Sem ampla divulgação, o presidente da Câmara de Cáceres, Flávio Negação, articula a aprovação de um auxílio-saúde de R$ 2,5 mil destinado aos 15 vereadores do município. A proposta também prevê pagamento retroativo a janeiro do ano passado.
Conforme o projeto em discussão, o benefício seria pago junto ao salário dos parlamentares para custear despesas com plano de saúde, consultas médicas, atendimentos odontológicos, psicológicos e gastos farmacêuticos.

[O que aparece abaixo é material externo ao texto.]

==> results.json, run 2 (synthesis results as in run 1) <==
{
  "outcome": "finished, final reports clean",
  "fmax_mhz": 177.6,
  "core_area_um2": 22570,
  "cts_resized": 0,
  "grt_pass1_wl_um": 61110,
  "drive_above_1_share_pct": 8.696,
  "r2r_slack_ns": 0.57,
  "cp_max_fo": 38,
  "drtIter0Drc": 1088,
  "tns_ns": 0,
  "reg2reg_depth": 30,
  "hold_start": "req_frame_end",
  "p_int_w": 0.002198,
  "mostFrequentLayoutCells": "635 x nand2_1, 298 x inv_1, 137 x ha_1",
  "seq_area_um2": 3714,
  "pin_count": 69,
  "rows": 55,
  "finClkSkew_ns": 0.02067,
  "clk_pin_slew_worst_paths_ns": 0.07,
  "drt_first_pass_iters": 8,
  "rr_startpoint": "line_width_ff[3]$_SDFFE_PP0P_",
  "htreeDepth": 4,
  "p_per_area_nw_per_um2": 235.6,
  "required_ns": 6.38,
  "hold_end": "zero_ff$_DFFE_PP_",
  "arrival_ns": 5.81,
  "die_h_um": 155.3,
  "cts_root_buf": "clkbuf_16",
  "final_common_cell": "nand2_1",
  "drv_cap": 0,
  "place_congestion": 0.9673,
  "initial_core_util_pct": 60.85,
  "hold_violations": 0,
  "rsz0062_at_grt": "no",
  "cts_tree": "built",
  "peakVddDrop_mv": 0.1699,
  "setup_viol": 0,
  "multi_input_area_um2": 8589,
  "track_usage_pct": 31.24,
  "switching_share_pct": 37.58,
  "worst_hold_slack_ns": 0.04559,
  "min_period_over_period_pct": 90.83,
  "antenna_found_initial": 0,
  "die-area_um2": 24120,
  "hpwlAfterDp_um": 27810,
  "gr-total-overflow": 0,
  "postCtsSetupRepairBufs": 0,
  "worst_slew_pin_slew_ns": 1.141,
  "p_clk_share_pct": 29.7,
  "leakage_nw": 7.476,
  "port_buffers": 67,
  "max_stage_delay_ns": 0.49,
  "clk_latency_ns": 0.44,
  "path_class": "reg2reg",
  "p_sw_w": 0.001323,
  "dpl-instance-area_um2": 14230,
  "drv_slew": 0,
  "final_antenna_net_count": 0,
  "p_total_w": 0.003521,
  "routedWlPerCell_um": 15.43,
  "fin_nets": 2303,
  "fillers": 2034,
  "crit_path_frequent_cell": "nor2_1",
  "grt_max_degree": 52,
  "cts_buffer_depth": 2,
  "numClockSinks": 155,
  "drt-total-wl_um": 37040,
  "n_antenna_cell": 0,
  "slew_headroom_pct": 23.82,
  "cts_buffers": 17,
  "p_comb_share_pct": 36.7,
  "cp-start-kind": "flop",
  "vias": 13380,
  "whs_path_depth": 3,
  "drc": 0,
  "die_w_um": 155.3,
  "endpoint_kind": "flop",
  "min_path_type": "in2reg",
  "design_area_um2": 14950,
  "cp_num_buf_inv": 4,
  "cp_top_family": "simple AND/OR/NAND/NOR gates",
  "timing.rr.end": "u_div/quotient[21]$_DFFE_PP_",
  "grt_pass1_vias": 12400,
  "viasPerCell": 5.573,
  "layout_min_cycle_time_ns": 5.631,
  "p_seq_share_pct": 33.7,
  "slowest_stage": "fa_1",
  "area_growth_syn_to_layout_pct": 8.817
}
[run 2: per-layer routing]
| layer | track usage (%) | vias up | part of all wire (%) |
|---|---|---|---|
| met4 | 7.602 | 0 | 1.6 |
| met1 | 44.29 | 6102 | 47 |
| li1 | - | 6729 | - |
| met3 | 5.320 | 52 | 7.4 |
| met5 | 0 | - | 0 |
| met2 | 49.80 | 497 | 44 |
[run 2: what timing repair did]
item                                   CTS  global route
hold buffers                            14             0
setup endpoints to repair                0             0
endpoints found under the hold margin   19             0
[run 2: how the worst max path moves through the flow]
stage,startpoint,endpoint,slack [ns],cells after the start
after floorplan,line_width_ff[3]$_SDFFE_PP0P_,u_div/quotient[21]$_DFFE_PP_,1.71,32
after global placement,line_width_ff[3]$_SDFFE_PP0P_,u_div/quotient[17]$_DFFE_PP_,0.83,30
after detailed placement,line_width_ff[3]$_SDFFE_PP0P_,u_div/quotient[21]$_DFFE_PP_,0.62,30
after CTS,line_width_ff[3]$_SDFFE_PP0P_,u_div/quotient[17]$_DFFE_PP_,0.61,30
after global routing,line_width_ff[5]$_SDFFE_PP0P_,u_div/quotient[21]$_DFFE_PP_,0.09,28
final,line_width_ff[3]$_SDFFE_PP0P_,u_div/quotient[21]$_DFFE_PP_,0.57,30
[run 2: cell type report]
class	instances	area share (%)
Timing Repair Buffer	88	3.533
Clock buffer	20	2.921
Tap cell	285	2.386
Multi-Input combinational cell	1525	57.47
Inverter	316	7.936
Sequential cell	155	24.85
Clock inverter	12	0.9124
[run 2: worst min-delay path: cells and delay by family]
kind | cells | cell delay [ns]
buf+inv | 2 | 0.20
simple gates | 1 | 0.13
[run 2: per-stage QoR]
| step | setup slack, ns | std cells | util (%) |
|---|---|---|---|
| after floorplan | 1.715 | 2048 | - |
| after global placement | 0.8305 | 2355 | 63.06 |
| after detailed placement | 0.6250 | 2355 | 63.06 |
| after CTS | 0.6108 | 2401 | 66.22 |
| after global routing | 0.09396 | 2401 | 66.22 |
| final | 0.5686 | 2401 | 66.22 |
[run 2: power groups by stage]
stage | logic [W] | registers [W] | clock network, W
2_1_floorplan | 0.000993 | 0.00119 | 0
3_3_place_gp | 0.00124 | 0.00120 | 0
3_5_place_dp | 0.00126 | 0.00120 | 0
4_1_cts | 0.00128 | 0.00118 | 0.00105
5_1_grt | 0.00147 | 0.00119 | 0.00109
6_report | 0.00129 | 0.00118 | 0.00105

A estimativa é de que a medida gere impacto superior a R$ 450 mil por ano nas despesas da Câmara Municipal.
Na justificativa apresentada, a Mesa Diretora argumenta que o auxílio não configura aumento salarial, mas sim verba indenizatória. O texto cita entendimentos do Supremo Tribunal Federal (STF) e de Tribunais de Contas para sustentar que o pagamento não violaria a regra constitucional que limita a remuneração dos vereadores ao subsídio mensal.
A Câmara também afirma que benefícios semelhantes já são pagos em outros órgãos públicos e em câmaras municipais de Mato Grosso, incluindo Cuiabá, Castanheira e Tabaporã.
Outro argumento apresentado pela Mesa Diretora é de que o auxílio-saúde aos parlamentares poderia reduzir demandas no Sistema Único de Saúde (SUS).